Thursday, November 21, 2024

Toxik - Kinetic Closure (2020)

Kinetic Closure is the sort of obligatory re-recording of classic tracks that you might expect with a 'comeback band' once they've got some new members in the fold and want to modernize their material, whether it's because they genuinely think it needs to be brought in line with whatever else is going on, or because they have some issues with the original recordings. There's a new singer here in Ron Iglesias, who honestly does his best to channel his predecessors, often succeeding in the higher pitched delivery, and the production of the instruments is not a far cry from the originals. Louder, more aggressive with the newer drumming, new cover art that ports Think This into the Trump era. To be fair, this was a pretty limited release, so nobody was touting this as some important milestone for the band, and it's usually going to be picked up alongside Breaking Clas$ and In Humanity on the III Works collection, where it's a better valey; but this ultimately falls short to me.

There are just some glaring differences in the production and vocal delivery that don't vibe with me as well as either of the original albums, even though the whole band puts in an earnest attempt. Josh is obviously still a ludicrous player that can match himself, the plunkier bass lines and more intense drums were sure to attract younger thrashers who had grown up on more extreme metal than even the frenetic thrash of that late 80s period. Ron is a good singer and I certainly wanted to hear him on newer material, but at best he plays it safe with the screaming of the earlier front-men, and at other times he sounds a little off. For me, the most attractive part of this is hearing the material from the Kinetic Closure single, a pair of tracks that goes off into the more bizarre, experimental thrash tangent that the In Humanity stuff did. These tunes are both nuts and I think I like them even more than the Breaking Clas$ EP, they certainly got me juiced up for modern Toxik more-so than hearing the other tunes I already knew from my teenage years.
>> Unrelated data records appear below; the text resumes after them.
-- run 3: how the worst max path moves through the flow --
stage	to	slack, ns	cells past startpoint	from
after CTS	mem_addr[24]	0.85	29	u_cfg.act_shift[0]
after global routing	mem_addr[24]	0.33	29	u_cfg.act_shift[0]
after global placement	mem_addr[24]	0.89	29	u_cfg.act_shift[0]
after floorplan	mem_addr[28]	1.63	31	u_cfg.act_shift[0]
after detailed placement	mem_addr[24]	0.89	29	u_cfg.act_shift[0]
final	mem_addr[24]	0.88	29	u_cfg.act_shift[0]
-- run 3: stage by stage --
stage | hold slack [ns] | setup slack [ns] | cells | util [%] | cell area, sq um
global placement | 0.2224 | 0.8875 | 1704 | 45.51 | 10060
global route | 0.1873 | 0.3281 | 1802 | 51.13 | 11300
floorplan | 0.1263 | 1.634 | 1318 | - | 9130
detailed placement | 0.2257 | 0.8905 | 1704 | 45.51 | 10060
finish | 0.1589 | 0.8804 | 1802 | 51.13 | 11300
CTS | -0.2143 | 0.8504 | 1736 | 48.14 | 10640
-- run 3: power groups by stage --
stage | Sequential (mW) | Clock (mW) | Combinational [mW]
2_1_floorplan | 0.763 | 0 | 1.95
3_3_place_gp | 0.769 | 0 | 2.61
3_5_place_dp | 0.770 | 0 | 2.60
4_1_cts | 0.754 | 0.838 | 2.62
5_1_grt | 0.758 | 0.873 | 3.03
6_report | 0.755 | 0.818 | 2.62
`config.mk`:
```
export PLATFORM = sky130hd
export DESIGN_NAME = alu_sched
export DESIGN_NICKNAME = d
export VERILOG_FILES = /design/src/rtl/alu_sched.sv
export SDC_FILE = /design/constraint.sdc
export NUM_CORES = 1
export LEC_CHECK = 0
export CORE_MARGIN = 1
export CORE_UTILIZATION = 45
export DETAILED_ROUTE_END_ITERATION = 8
export PLACE_DENSITY = 0.75
export SYNTH_ARGS = -nofsm -noshare
export SYNTH_HDL_FRONTEND = slang
export SYNTH_SLANG_ARGS = --single-unit
```
`constraint.sdc`:
```
create_clock -name clk -period 2.3 [get_ports clk]
set_input_delay 0.575 -clock clk [delete_from_list [all_inputs] [get_ports clk]]
set_output_delay 0.575 -clock clk [all_outputs]
set_load 0.005 [all_outputs]
```
`src/rtl/alu_sched.sv`:
```
// Two-requester ALU scheduler: round-robin grant, iterative execute on one shared ALU,
// and a held response until the consumer accepts it.

module alu_sched_alu (
    input  logic [7:0] A,
    input  logic [7:0] B,
    input  logic [2:0] sel,
    output logic [7:0] R
);

    // Modulo-256 arithmetic; carry and borrow are simply dropped.
    always_comb begin
        R = 8'h00;
        case (sel)
            3'b000:  R = A + B;
            3'b001:  R = A - B;
            3'b010:  R = A & B;
            3'b011:  R = A | B;
            3'b100:  R = {A[6:0], A[7]};
            3'b101:  R = {A[0], A[7:1]};
            default: R = 8'h00;
        endcase
    end

endmodule

module alu_sched (
    input  logic       clk,
    input  logic       rst,
    input  logic       req0_valid,
    output logic       req0_ready,
    input  logic [7:0] req0_a,
    input  logic [7:0] req0_b,
    input  logic [2:0] req0_sel,
    input  logic [2:0] req0_cnt,
    input  logic       req1_valid,
    output logic       req1_ready,
    input  logic [7:0] req1_a,
    input  logic [7:0] req1_b,
    input  logic [2:0] req1_sel,
    input  logic [2:0] req1_cnt,
    output logic       rsp_valid,
    input  logic       rsp_ready,
    output logic       rsp_id,
    output logic [7:0] rsp_data,
    output logic       busy
);

    typedef enum logic [1:0] {
        S_IDLE = 2'd0,
        S_EXEC = 2'd1,
        S_RESP = 2'd2
    } state_t;

    state_t     r_state;
    state_t     w_state_nxt;
    logic [7:0] r_acc;
    logic [7:0] r_b;
    logic [2:0] r_sel;
    logic [2:0] r_iter;
    logic       r_id;
    logic       r_last;
    logic       r_rst_d;
    logic       w_grant0;
    logic       w_grant1;
    logic       w_can_grant;
    logic [7:0] w_alu_r;

    alu_sched_alu u_alu (
        .A   (r_acc),
        .B   (r_b),
        .sel (r_sel),
        .R   (w_alu_r)
    );

    always_ff @(posedge clk) begin
        if (rst) begin
            r_state <= S_IDLE;
        end else begin
            r_state <= w_state_nxt;
        end
    end

    // Grants are suppressed while reset is asserted and in the first cycle after it.
    always_comb begin
        w_state_nxt = r_state;
        w_grant0    = 1'b0;
        w_grant1    = 1'b0;
        w_can_grant = !rst && !r_rst_d;
        case (r_state)
            S_IDLE: begin
                if (w_can_grant) begin
                    if (req0_valid && (!req1_valid || r_last)) begin
                        w_grant0 = 1'b1;
                    end else if (req1_valid) begin
                        w_grant1 = 1'b1;
                    end
                    if (w_grant0 || w_grant1) begin
                        w_state_nxt = S_EXEC;
                    end
                end
            end
            S_EXEC: begin
                if (r_iter == 3'd0) begin
                    w_state_nxt = S_RESP;
                end
            end
            S_RESP: begin
                if (rsp_ready) begin
                    w_state_nxt = S_IDLE;
                end
            end
            default: w_state_nxt = S_IDLE;
        endcase
    end

    // r_last starts at 1 so requester 0 wins the first tie.
    always_ff @(posedge clk) begin
        if (rst) begin
            r_acc   <= 8'h00;
            r_b     <= 8'h00;
            r_sel   <= 3'd0;
            r_iter  <= 3'd0;
            r_id    <= 1'b0;
            r_last  <= 1'b1;
            r_rst_d <= 1'b1;
        end else begin
            r_rst_d <= 1'b0;
            if (w_grant0) begin
                r_acc  <= req0_a;
                r_b    <= req0_b;
                r_sel  <= req0_sel;
                r_iter <= req0_cnt;
                r_id   <= 1'b0;
                r_last <= 1'b0;
            end else if (w_grant1) begin
                r_acc  <= req1_a;
                r_b    <= req1_b;
                r_sel  <= req1_sel;
                r_iter <= req1_cnt;
                r_id   <= 1'b1;
                r_last <= 1'b1;
            end else if (r_state == S_EXEC) begin
                r_acc <= w_alu_r;
                if (r_iter != 3'd0) begin
                    r_iter <= r_iter - 3'(1);
                end
            end
        end
    end

    assign req0_ready = w_grant0;
    assign req1_ready = w_grant1;
    assign rsp_valid  = (r_state == S_RESP);
    assign busy       = (r_state != S_IDLE);
    assign rsp_data   = r_acc;
    assign rsp_id     = r_id;

endmodule

```
==> results.env <==
SEQ_AREA_FRAC_SYNTH_PCT=22.74
SYN_TO_FINAL_GROWTH_PCT=46.79
LAYOUT_COMMONEST_CELL='sky130_fd_sc_hd__clkdlybuf4s50_1'
DIE_H_UM=74.69
PATH_CELLS='nor3b_4 -> buf_4 -> nor2_1 -> xnor2_1 -> ha_1 -> nor2b_1 -> o31a_1 -> o2111a_1 -> nor3_2 -> o31ai_1'
GRT_USE_TOTAL_PCT=27.11
LAYOUT-DRIVE-GT1-SHARE_PCT=24.81
DPL.HPWL_UM=5453
INITIAL_UTILIZATION_PCT=46.55
ROUTED_VIA_DENSITY=5.646
TIMING_WORST_SLEW_PIN_VALUE_PS=364.1
SYNTH_EDF_COUNT=0
SLEW-LIMIT-HEADROOM_PCT=75.68
PLACE_INST=453
REQUIRED_PS=2470
SYNTH_FLOP_CELL='sky130_fd_sc_hd__dfxtp_1'
SYNTH_TOP_FAMILY_BY_AREA='compound AO/OA/AOI/OAI gates'
WIRE_PER_INST_UM=15.71
PLACE.GP.CONGESTION=0.8232
SETUP.WORST_PATH.START_CLASS='flip-flop'
CTS_TREE='yes'
MIN_PERIOD_OVER_PERIOD_PCT=101.2
ANTENNA_LEFT=0
SWITCHING_SHARE_OF_POWER_PCT=38.93
DIE_AREA_UM2=5578
CRITICALPATHCATEGORY='flip-flop to flip-flop'
DESIGN.PORTCOUNT=62
FIRST_GLOBAL_VIAS=2498
NUM_ANTENNA_CELLS=0
COMMONEST_NON_FILL_NON_TAP_CELLS_IN_THE_LAYOUT='58 x sky130_fd_sc_hd__clkdlybuf4s50_1, 45 x sky130_fd_sc_hd__buf_4, 39 x sky130_fd_sc_hd__nand2_1'
CLOCK_INSERTION_DELAY_WORST_SKEW_PS=280
CAP_VIOL_MAX_COUNT=0
MAX_FREQ_GHz=0.4297
GATE_COUNT_POST_SYNTH=301
TIMING_HOLD_VIOLATIONS_FINAL=0
POST_SYNTH_XOR_AREA_FRACTION_PCT=2.947
FLOORPLAN.DIE.WIDTH_UM=74.69
CTS-HOLD-FIX-BUFFERS=0
FIN_NETS=454
SYNTH_MUX_AREA_SHARE_PCT=4.000
POSTSYNTHNETCOUNT=363
CRITPATHBUFINV=1
CTS-HTREE-LEVELS=1
POWER_FRAC_COMB_PCT=56.7
NUM-FILL-CELLS=444
CELLLEAKAGEPOWER_nW=1.382
P_INT_mW=1.251
VDD.IR_DROP.WORST_mV=0.2837
REMAINING_DRCS=0
POST_SYNTH_FA_HA_MAJ_AREA_FRACTION_PCT=9.263
ANTENNA_FOUND_INITIAL=0
TIMING.FINAL.SETUP_VIOLATIONS=2
POWER.NET_SWITCHING_uW=797.5
DRT_ITER0_MARKERS=212
DRT-PASS1-ITER-COUNT=4
TIMING_MAX_TRANSITION_VIOLATIONS_FINAL=0
VIAS=2603
SEQ_POWER_SHARE_PCT=29.0
COUNT_OF_PORT_BUFFERS_ADDED_DURING_PLACEMENT=61
VIOLATIONS='setup timing'
CLOCK-SKEW-FINAL_PS=5.864
MAX_STAGE_DELAY_PS=350
GLOBAL_ROUTE.OVERFLOW_TOTAL=0
CTS_INSERTED_BUFFERS=3
GRT_PASS1_WL_UM=11510
POST_SYNTHESIS_COMPOUND_GATE_AREA_FRACTION_PCT=31.84
YOSYS.CELL_TYPES.COUNT=62
CP_TOP_FAMILY='simple AND/OR/NAND/NOR gates'
WORST_SETUP_HOLD_PATH_CLK_SLEW_PS=110
YS_ASYNC_SR_FRACTION_PCT=0
SYNTHSIMPLEGATEAREAFRAC_PCT=22.58
TOTAL_POWER_mW=2.048
END_KIND='flip-flop'
MAXIMUM_FANOUT_ALONG_THE_WORST_PATH=3
ROUTED_WL_UM=7242
SYNTH.AVG_CELL_AREA_UM2=7.898
CTS.PATH.MAX_BUFFERS=2
CRITPATHSLOWESTCELL='sky130_fd_sc_hd__dfxtp_2'
GRT_START_MAX_NET_PINS=26
PLACEABLECOREAREA_UM2=5107
P_PER_AREA_nW_PER_UM2=587.0
POSTSYNTHREGISTERBITS=27
SYN_AREA_UM2=2377
CLKSINKCOUNT=27
FINALWORSTPATHREQUIREDPERIOD_PS=2327
YOSYSWARNINGCOUNT=0
ROOT_BUFFER='sky130_fd_sc_hd__clkbuf_8'
FINALNONFILLERCELLS=461
WORST-ENDPOINT-ARRIVAL_PS=2500
POWER.CLOCK.FRACTION_PCT=14.3
GRT_SETUP_UNREPAIRED='true'
WORST_HOLD_PATH_TYPE='flip-flop to flip-flop'
FINAL_CRITICAL_PATH_SETUP_SLACK_PS=-27.15
STATUS='finished, violations left'
FLOORPLAN.ROWS=26
## final cells by class
cell class	instances	area (µm²)	share of cell area (%)
Clock buffer	3	41.29	1.183
Timing Repair Buffer	107	963.4	27.61
Clock inverter	1	7.507	0.2151
Sequential cell	27	543.0	15.56
Tap cell	70	87.58	2.510
Inverter	14	52.55	1.506
Multi-Input combinational cell	239	1794	51.42
## power groups by stage
stage | Combinational [mW] | Clock (mW) | Sequential [mW]
2_1_floorplan | 0.625 | 0 | 0.591
3_3_place_gp | 0.994 | 0 | 0.602
3_5_place_dp | 1.01 | 0 | 0.602
4_1_cts | 1.08 | 0.292 | 0.594
5_1_grt | 1.28 | 0.305 | 0.602
6_report | 1.16 | 0.292 | 0.594
## cell usage after synthesis, types with 3 or more instances
| library cell | n | share of area, % |
|---|---|---|
| sky130_fd_sc_hd__xnor2_1 | 7 | 2.6 |
| sky130_fd_sc_hd__ha_1 | 12 | 6.3 |
| sky130_fd_sc_hd__maj3_1 | 5 | 2.1 |
| sky130_fd_sc_hd__nor2_1 | 30 | 4.7 |
| sky130_fd_sc_hd__nor2b_1 | 8 | 2.1 |
| sky130_fd_sc_hd__inv_1 | 13 | 2.1 |
| sky130_fd_sc_hd__o21a_1 | 7 | 2.2 |
| sky130_fd_sc_hd__nand3_1 | 3 | 0.63 |
| sky130_fd_sc_hd__a211oi_1 | 4 | 1.3 |
| sky130_fd_sc_hd__o31ai_1 | 4 | 1.3 |
| sky130_fd_sc_hd__a311oi_2 | 9 | 5.7 |
| sky130_fd_sc_hd__buf_2 | 12 | 2.5 |
| sky130_fd_sc_hd__nor3_1 | 4 | 0.84 |
| sky130_fd_sc_hd__a31oi_1 | 4 | 1.1 |
| sky130_fd_sc_hd__o211ai_1 | 3 | 0.95 |
| sky130_fd_sc_hd__mux2i_1 | 5 | 2.1 |
| sky130_fd_sc_hd__nand2_1 | 39 | 6.2 |
| sky130_fd_sc_hd__a21oi_1 | 15 | 3.2 |
| sky130_fd_sc_hd__o22ai_1 | 7 | 1.8 |
| sky130_fd_sc_hd__dfxtp_1 | 27 | 23 |
| sky130_fd_sc_hd__a311oi_1 | 3 | 1.1 |
| sky130_fd_sc_hd__and3_1 | 6 | 1.6 |
| sky130_fd_sc_hd__o21ai_0 | 8 | 1.7 |
| sky130_fd_sc_hd__o221ai_1 | 3 | 1.1 |
| sky130_fd_sc_hd__a32oi_1 | 3 | 1.1 |
| sky130_fd_sc_hd__clkbuf_1 | 7 | 1.1 |
| sky130_fd_sc_hd__a22oi_1 | 3 | 0.95 |
| sky130_fd_sc_hd__mux2_2 | 4 | 1.9 |
| sky130_fd_sc_hd__nand2b_1 | 3 | 0.79 |
## tightest hold or removal path: cells and delay by family (launching register included)
family	cells	cell delay (ps)
AO/OA/AOI/OAI	1	50
flip-flops	1	320
AND/OR/NAND/NOR	1	50
## stage by stage
stage	TNS [ps]	utilization, %	instance area [µm²]	setup slack (ps)	hold WS [ps]
6_report	-48.60	68.32	3490	-27.15	459.2
3_3_place_gp	-2537	64.77	3308	-496.6	442.1
4_1_cts	-28.96	67.20	3432	-20.57	460.6
3_5_place_dp	-3030	64.77	3308	-507.5	446.5
2_1_floorplan	0	-	2394	8.284	431.9
5_1_grt	-793.3	68.32	3490	-178.7	493.5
Crazy rhythmic spiraling thrash that helps maintain that surgical feel while dropping a lot of the band's more traditional speed/power metal roots in favor of some occasional mid-paced thrash before the following fatal flurries of Christian's highly technical approach. "No Rest for the Wicked" might be the slightly more catchy of the pair, with more ties to the older material, but "Kinetic Closure" itself is a little further into the asylum and a sign of where the band would head with its next, proper third full-length. At any rate, like their other EPs, this felt like the natural direction the band would have taken if not for the decades between formations, and that's a good thing, we didn't have Toxik coming back with some shitty nu-metal or metalcore and a completely ability to read the room. They knew where they left off, they knew what we wanted, and they began delivery with syringes of shrieking, bludgeoning technique. But as relatively, polished as the re-recordings were, I don't find them necessary.